Lupus Eritematoso Sistémico

Como se trata

O tratamento do LES é complexo e depende das manifestações clínicas e da sua actividade.

Os objetivos principais são a indução da remissão: visando o rápido controlo da atividade da doença e a terapia de manutenção: destinada a manter a remissão e prevenção de agudizações.
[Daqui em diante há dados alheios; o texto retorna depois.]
### config.mk
export PLATFORM = sky130hd
export DESIGN_NAME = mem_incdec_rmw
export DESIGN_NICKNAME = d
export VERILOG_FILES = /design/src/rtl/mem_incdec_pkg.sv /design/src/rtl/mem_incdec_alu.sv /design/src/rtl/mem_incdec_seq.sv /design/src/rtl/mem_incdec_rmw.sv
export SDC_FILE = /design/constraint.sdc
export NUM_CORES = 1
export LEC_CHECK = 0
export BUFFER_PORTS_ARGS = -buffer_cell sky130_fd_sc_hd__buf_4
export CAP_MARGIN = 30
export CORE_MARGIN = 2
export CORE_UTILIZATION = 48
export CTS_CLUSTER_SIZE = 40
export DETAILED_ROUTE_END_ITERATION = 8
export GPL_TIMING_DRIVEN = 0
export PLACE_DENSITY = 0.91
export SKIP_CTS_REPAIR_TIMING = 1
export SLEW_MARGIN = 20
export SYNTH_ARGS = -nofsm -noshare
export SYNTH_HDL_FRONTEND = slang
export SYNTH_HIERARCHICAL = 1
export SYNTH_SLANG_ARGS = --single-unit
### constraint.sdc
create_clock -name clk -period 2.65 [get_ports clk]
set_input_delay 0.1325 -clock clk [delete_from_list [all_inputs] [get_ports clk]]
set_output_delay 0.1325 -clock clk [all_outputs]
set_load 0.01 [all_outputs]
Como medidas não farmacológicas, é crucial para o tratamento que os doentes evitem a exposição solar, usem protector solar com elevado fator de proteção durante todo o ano, façam exercício físico regular, realizem uma dieta equilibrada e suspendam o consumo de tabaco. O tratamento e monitorização de condições associadas, como a diabetes, a hipertensão ou a dislipidemia é também outra medida importante nos doentes com LES.
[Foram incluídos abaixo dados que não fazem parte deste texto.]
**config.mk**
```make
export PLATFORM = sky130hd
export DESIGN_NAME = imm_mwr_gen
export DESIGN_NICKNAME = d
export VERILOG_FILES = /design/src/rtl/imm_mwr_pkg.sv /design/src/rtl/imm_mwr_split.sv /design/src/rtl/imm_mwr_word.sv /design/src/rtl/imm_mwr_gen.sv
export SDC_FILE = /design/constraint.sdc
export NUM_CORES = 1
export LEC_CHECK = 0
export BUFFER_PORTS_ARGS = -buffer_cell sky130_fd_sc_hd__buf_4
export CAP_MARGIN = 5
export CORE_MARGIN = 2
export CORE_UTILIZATION = 50
export DETAILED_ROUTE_END_ITERATION = 7
export GPL_TIMING_DRIVEN = 0
export PLACE_DENSITY_LB_ADDON = 0.1
export RECOVER_POWER = 25
export SETUP_SLACK_MARGIN = 0.4
export SLEW_MARGIN = 15
export SYNTH_ARGS = -nofsm -noshare
export SYNTH_HDL_FRONTEND = slang
export SYNTH_SLANG_ARGS = --single-unit
```
**constraint.sdc**
```tcl
create_clock -name clk -period 15.07 [get_ports clk]
set_clock_uncertainty 0.05 [all_clocks]
set_input_delay 0.7535 -clock clk [delete_from_list [all_inputs] [get_ports clk]]
set_output_delay 0.7535 -clock clk [all_outputs]
set_load 0.005 [all_outputs]
```
**src/rtl/imm_mwr_pkg.sv**
```systemverilog
package imm_mwr_pkg;
  localparam int IMM_BYTES = 8;
  localparam int CNT_W     = 4;
  localparam int SRC_W     = $clog2(IMM_BYTES);
  localparam int AW        = 64;

  localparam logic [2:0] FMT_3DW_DATA = 3'b010;
  localparam logic [2:0] FMT_4DW_DATA = 3'b011;
  localparam logic [4:0] TYPE_MEM     = 5'b00000;

  typedef struct packed {
    logic [AW-1:0]    addr;
    logic [CNT_W-1:0] nbytes;
    logic [SRC_W-1:0] src;
  } req_t;

  function automatic logic req_is64(req_t r);
    return |r.addr[AW-1:32];
  endfunction

  function automatic logic [3:0] req_len(req_t r);
    logic [5:0] s;
    s = 6'(r.addr[1:0]) + 6'(r.nbytes) + 6'd3;
    return s[5:2];
  endfunction

  function automatic logic [3:0] req_words(req_t r);
    return (req_is64(r) ? 4'd4 : 4'd3) + req_len(r);
  endfunction
endpackage

```
**src/rtl/imm_mwr_split.sv**
```systemverilog
module imm_mwr_split
  import imm_mwr_pkg::*;
#(
  parameter int PAGE_BITS = 12
) (
  input  logic [AW-1:0]    addr,
  input  logic [CNT_W-1:0] count,
  output req_t             r0,
  output req_t             r1,
  output logic             two,
  output logic             reserved
);
  localparam int RW = PAGE_BITS + 1;

  logic [RW-1:0] room;
  logic [RW-1:0] cnt_ext;

  assign room     = RW'(1 << PAGE_BITS) - RW'(addr[PAGE_BITS-1:0]);
  assign cnt_ext  = RW'(count);
  assign reserved = (count == '0) || (count > CNT_W'(IMM_BYTES));
  assign two      = !reserved && (cnt_ext > room);

  always_comb begin
    r0.addr   = addr;
    r0.nbytes = two ? CNT_W'(room) : count;
    r0.src    = '0;
    r1.addr   = addr + AW'(room);
    r1.nbytes = count - CNT_W'(room);
    r1.src    = SRC_W'(room);
  end
endmodule

```
**src/rtl/imm_mwr_word.sv**
```systemverilog
module imm_mwr_word
  import imm_mwr_pkg::*;
(
  input  req_t                   req,
  input  logic [3:0]             idx,
  input  logic [IMM_BYTES*8-1:0] data,
  output logic [31:0]            word,
  output logic                   last
);
  logic       is64;
  logic [3:0] len, hdr, k;
  logic [1:0] off, endm;
  logic [4:0] stop;
  logic [3:0] fbe, lbe;
  logic [31:0] pay;

  assign is64 = req_is64(req);
  assign len  = req_len(req);
  assign hdr  = is64 ? 4'd4 : 4'd3;
  assign off  = req.addr[1:0];
  assign stop = 5'(off) + 5'(req.nbytes);
  assign endm = stop[1:0] - 2'd1;
  assign k    = idx - hdr;
  assign last = (idx == hdr + len - 4'd1);

  always_comb begin
    for (int j = 0; j < 4; j++) begin
      fbe[j] = (5'(j) >= 5'(off)) && (5'(j) < stop);
      lbe[j] = (len != 4'd1) && (2'(j) <= endm);
    end
  end

  always_comb begin
    logic [5:0]       pos;
    logic [SRC_W-1:0] bi;
    pay = '0;
    for (int j = 0; j < 4; j++) begin
      pos = {k, 2'(j)};
      bi  = req.src + SRC_W'(pos) - SRC_W'(off);
      if ((pos >= 6'(off)) && (pos < 6'(stop)))
        pay[8*j +: 8] = data[8*bi +: 8];
    end
  end

  always_comb begin
    case (idx)
      4'd0:    word = {is64 ? FMT_4DW_DATA : FMT_3DW_DATA, TYPE_MEM, 14'b0, 6'b0, len};
      4'd1:    word = {24'b0, lbe, fbe};
      4'd2:    word = is64 ? req.addr[63:32] : {req.addr[31:2], 2'b00};
      4'd3:    word = is64 ? {req.addr[31:2], 2'b00} : pay;
      default: word = pay;
    endcase
  end
endmodule

```
**src/rtl/imm_mwr_gen.sv**
```systemverilog
module imm_mwr_gen
  import imm_mwr_pkg::*;
#(
  parameter int PAGE_BITS = 12
) (
  input  logic        clk,
  input  logic        rst,
  input  logic        op_valid,
  output logic        op_ready,
  input  logic [63:0] op_addr,
  input  logic [3:0]  op_count,
  input  logic [31:0] op_data_lo,
  input  logic [31:0] op_data_hi,
  output logic        out_valid,
  input  logic        out_ready,
  output logic [31:0] out_data,
  output logic        out_last,
  output logic        done
);
  req_t        p0, p1, r0_q, r1_q, sel_req;
  logic        p_two, p_rsv, two_q, busy, cur_req;
  logic [3:0]  cur_w, sel_w;
  logic [63:0] data_q, sel_data;
  logic [31:0] sel_word;
  logic        sel_last, accept, fire;

  imm_mwr_split #(.PAGE_BITS(PAGE_BITS)) u_split (
    .addr(op_addr), .count(op_count), .r0(p0), .r1(p1), .two(p_two), .reserved(p_rsv)
  );

  imm_mwr_word u_word (
    .req(sel_req), .idx(sel_w), .data(sel_data), .word(sel_word), .last(sel_last)
  );

  assign op_ready = !busy;
  assign accept   = op_valid && !busy;
  assign fire     = out_valid && out_ready;

  always_comb begin
    if (accept) begin
      sel_req  = p0;
      sel_w    = 4'd0;
      sel_data = {op_data_hi, op_data_lo};
    end else begin
      sel_data = data_q;
      if (out_last) begin
        sel_req = r1_q;
        sel_w   = 4'd0;
      end else begin
        sel_req = cur_req ? r1_q : r0_q;
        sel_w   = cur_w + 4'd1;
      end
    end
  end

  always_ff @(posedge clk) begin
    if (rst) begin
      busy      <= 1'b0;
      cur_req   <= 1'b0;
      cur_w     <= '0;
      two_q     <= 1'b0;
      r0_q      <= '0;
      r1_q      <= '0;
      data_q    <= '0;
      out_valid <= 1'b0;
      out_data  <= '0;
      out_last  <= 1'b0;
      done      <= 1'b0;
    end else begin
      done <= 1'b0;
      if (accept) begin
        if (p_rsv) begin
          done <= 1'b1;
        end else begin
          busy      <= 1'b1;
          r0_q      <= p0;
          r1_q      <= p1;
          two_q     <= p_two;
          data_q    <= {op_data_hi, op_data_lo};
          cur_req   <= 1'b0;
          cur_w     <= '0;
          out_valid <= 1'b1;
          out_data  <= sel_word;
          out_last  <= sel_last;
        end
      end else if (fire) begin
        if (out_last && (cur_req || !two_q)) begin
          out_valid <= 1'b0;
          out_last  <= 1'b0;
          busy      <= 1'b0;
          done      <= 1'b1;
        end else begin
          if (out_last) begin
            cur_req <= 1'b1;
            cur_w   <= '0;
          end else begin
            cur_w <= cur_w + 4'd1;
          end
          out_data <= sel_word;
          out_last <= sel_last;
        end
      end
    end
  end

  // a stalled word must not change
  a_r8_hold: assert property (@(posedge clk) disable iff (rst)
    out_valid && !out_ready |=> out_valid && $stable(out_data) && $stable(out_last));

  // no new operation while words are pending
  a_r9_busy: assert property (@(posedge clk) disable iff (rst)
    out_valid |-> !op_ready);

  // done only once the stream has drained
  a_r9_done_idle: assert property (@(posedge clk) disable iff (rst)
    done |-> !out_valid);

  // reserved counts produce a pulse and no words
  a_r6_reserved: assert property (@(posedge clk) disable iff (rst)
    op_valid && op_ready && (op_count == 4'd0 || op_count > 4'd8) |=> done && !out_valid);

  // second request starts exactly on a page boundary
  a_r7_aligned: assert property (@(posedge clk) disable iff (rst)
    busy && two_q |-> r1_q.addr[PAGE_BITS-1:0] == '0);

  // a header DW0 carries a length of one to three DWords
  a_r2_len: assert property (@(posedge clk) disable iff (rst)
    out_valid && cur_w == 4'd0 |-> out_data[9:0] >= 10'd1 && out_data[9:0] <= 10'd3);
endmodule

```
==> impl_metrics.ini <==
[clock_network]
ctsResizeCount = 0
cts_setup_buffers = 0
clock-root-buffer = clkbuf_16
clk_latency_ns = 0.57
clockBufferDepth = 3
cts_buffers = 27
cts.sinks = 242
clk_pin_slew_worst_paths_ns = 0.06
htreeDepth = 1
cts_tree = done
postCtsHoldBufs = 0

[layout]
final_cell_area_um2 = 19500
nets = 2633
fill_cells = 3262
final_core_util_pct = 58.3
syn2layout_area_growth_pct = 15.1
drive_above_1_share_pct = 10.8

[synthesis]
synth_cell_types = 92
netlist.area_leader.share_pct = 28.5
synth_area_um2 = 17000
ys.flop_type = dfxtp_1
synth_area_leaders = dfxtp_1 (29%), nand2_1 (11%), mux2i_1 (9.1%)
ys_warn_count = 0
yosys.area.top_type = dfxtp_1
async_flop_share_pct = 0
synth_cells = 2271
synth_enable_flop_cells = 0
syn-num-nets = 2449
synth.yosys.seq_area_share_pct = 28.5
synth_seq_cells = 242
synth.avg_cell_area_um2 = 7.48

[routing]
vias = 19200
drt-total-wl_um = 75700
ant_nets = 0
drt_pass1_iterations = 8
wl_per_cell_um = 25.9
drt_iter0_markers = 2770
viasPerCell = 6.56
drc = 0

[floorplan]
start_util_pct = 50.7
core_area_um2 = 33500
die_h_um = 188
num_rows = 67
die_x_um = 188
design.portCount = 172
die_area_um2 = 35500

[setup_path]
cp-start-kind = input pin
critical_path_arrival_ns = 8.14
path_buf_inv = 6
critPathRequiredTime_ns = 15.50
cp-end-kind = register
cp_top_family = adder cells
critical_path_class = input pin to register
path_max_fanout = 10
cpPeakStageDelay_ns = 0.69
cpMaxStageDelayCell = fa_1

[global_routing]
grt_overflow = 0
grt_max_degree = 14
grt_pass1_vias = 17600
grt_pass1_wl_um = 111000
grt_usage_pct = 41.5
antenna_found_initial = 1

[timing]
fmax_mhz = 130
post-route-min-period_ns = 7.71
finalMaxSlewViolations = 0
worst_pin_slew_ns = 1.47
setup_ws_ns = 7.36
hold_viol_final = 0
finalCritPeriodShare_pct = 51.2
setup_viol = 0
tns_ns = 0
relSlewSlack_pct = 1.35
rsz0062_at_grt = no

[placed_design]
dp_hpwl_um = 59400
gp_congestion = 1.06
port_buffers = 155
dp_slack_ns = 6.90
postPlaceCellArea_um2 = 18700

[power]
p_leak_uw = 0.00748
peakVddDrop_uv = 86.3
powerDensity_nw_per_um2 = 108

[outcome]
violations = capacitance limit
status = complete, but fails checks

[run]
cap_violations = 1

[min_path]
hp-class = input pin to register
==> synth_stat cells, types with 18 or more instances <==
cell        n
nand2_1   477
dfxtp_1   242
a21oi_1   241
nor2_1    158
clkbuf_1  155
mux2i_1   154
o21ai_0    74
a31oi_1    63
a211oi_1   62
nand3_1    55
inv_1      48
xnor2_1    46
nor3_1     43
xor2_1     43
ha_1       38
nor4_1     34
a311oi_1   23
nand4_1    23
a221oi_1   20
o211ai_1   18
==> registers in the layout, summed over array words and instances (netlist names) <==
| name | count |
|---|---|
| r0_q | 68 |
| data_q | 64 |
| out_data | 32 |
| cur_w | 4 |
| busy | 1 |
| cur_req | 1 |
| out_last | 1 |
| done | 1 |
| two_q | 1 |
| r1_q | 69 |
==> layout make-up <==
type	count	area (um^2)	share of cell area [%]
clock buffer	39	761	3.89
antenna	1	2.50	0.0128
inverter	49	184	0.941
sequential	242	4840	24.8
clock inverter	9	80.1	0.410
buffer	191	763	3.90
timing repair buffer	155	1140	5.82
multi-input combinational	1789	11200	57.4
tap	448	561	2.87
==> worst paths after layout <==
check	from	to	slack (ns)	cells after the start
setup reg to reg	busy	out_last	7.57	23
hold / removal	op_data_lo[27]	data_q[27]	0.39	3
setup / recovery	op_addr[0]	out_last	7.36	29
hold reg to reg	data_q[10]	data_q[10]	0.40	2
==> worst register-to-register path, stage by stage (launching register included) <==
cell,delay (ns)
dfxtp_1,0.33
nor2b_1,0.10
buf_2,0.28
clkbuf_1,0.88
clkbuf_1,0.86
clkbuf_1,0.55
clkbuf_1,0.60
a21oi_1,0.24
ha_1,0.29
inv_1,0.08
fa_1,0.17
clkbuf_1,0.28
clkbuf_1,0.38
xor2_1,0.34
xnor2_1,0.28
ha_1,0.22
inv_1,0.04
ha_1,0.17
inv_1,0.06
fa_1,0.42
xnor2_1,0.14
a2111oi_0,0.36
nand3_1,0.13
a21oi_1,0.16
==> layout by cell type, fill, tap and decap left out, types with 18 or more instances in the layout <==
master	netlist	routed
nand2_1	477	477
dfxtp_1	242	242
a21oi_1	241	241
clkbuf_1	155	172
nor2_1	158	158
mux2i_1	154	154
buf_4	3	122
o21ai_0	74	74
a31oi_1	63	63
a211oi_1	62	62
nand3_1	55	55
inv_1	48	48
xnor2_1	46	45
xor2_1	43	43
nor3_1	43	42
ha_1	38	38
nor4_1	34	34
clkbuf_4	0	29
clkbuf_16	0	27
nand4_1	23	23
a311oi_1	23	23
a221oi_1	20	20
o211ai_1	18	18
==> metrics by stage <==
step	hold WS [ns]	total power, uW	cells
floorplan	0.381	1170	2271
global placement	0.390	1440	2874
detailed placement	0.396	1450	2874
CTS	0.381	2090	2922
global route	0.396	2180	2922
finish	0.388	2120	2923
==> cell families after synthesis <==
logic type | synth area share, %
mux | 11.9
fa+ha+maj | 3.39
simple gates | 23.4
flops | 28.5
buf+inv | 5.58
compound gates | 22.2
xor+xnor | 5.05
==> power breakdown <==
group	total (uW)	internal, uW	switching [uW]
Combinational	743	258	485
Sequential	720	683	36.9
Clock	655	366	289
==> routing by layer <==
| metal | vias up | wire, um | global-route usage [%] |
|---|---|---|---|
| li1 | 8523 | - | - |
| met1 | 9133 | 31700 | 59.7 |
| met2 | 1308 | 30700 | 59.7 |
| met3 | 199 | 9820 | 9.55 |
| met4 | 0 | 3490 | 16.3 |
| met5 | - | 0 | 0 |
Note: power is estimated with default switching activity, not from simulation.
Relativamente aos fármacos, os mais utilizados para o tratamento do LES são:

- Anti-inflamatórios não esteróides: especialmente nas manifestações articulares, musculares, pericardite, pleurisia e cefaleia.

- Corticosteróides (cortisona): devido às suas propriedades anti-inflamatórias constituem o pilar do tratamento de várias doenças autoimunes sistémicas. Pode ser administrada por via tópica (lesões cutâneas), intra-articular (artrite), oral, intramuscular ou intravenosa. Em particular, a via intramuscular ou intravenosa é utilizada para administração de doses elevadas para tratar manifestações mais graves da doença (por exemplo, no caso de envolvimento renal ou do sistema nervoso).

- Antipalúdicos de síntese: o tratamento com antipalúdicos de síntese (p.ex: hidroxicloroquina, cloroquina) está associado a menos complicações no curso da doença, a redução da mortalidade e a redução da incidência de exacerbações, devendo ser considerada uma "terapia de base" do LES. São atualmente recomendados para todos os doentes a menos que haja contra- indicações para a sua prescrição.

- Imunossupressores: inibem as reações de autoimunidade do LES. Os mais usados são a azatioprina, a ciclofosfamida, o micofenolato mofetil e o metotrexato. As imunoglobulinas humanas endovenosas também podem ser usadas nalgumas manifestações.

Recentemente, o arsenal terapêutico do LES foi enriquecido por medicamentos biotecnológicos, produzidos com as novas técnicas de engenharia biomolecular, alguns, com resultados muito favoráveis em determinadas manifestações.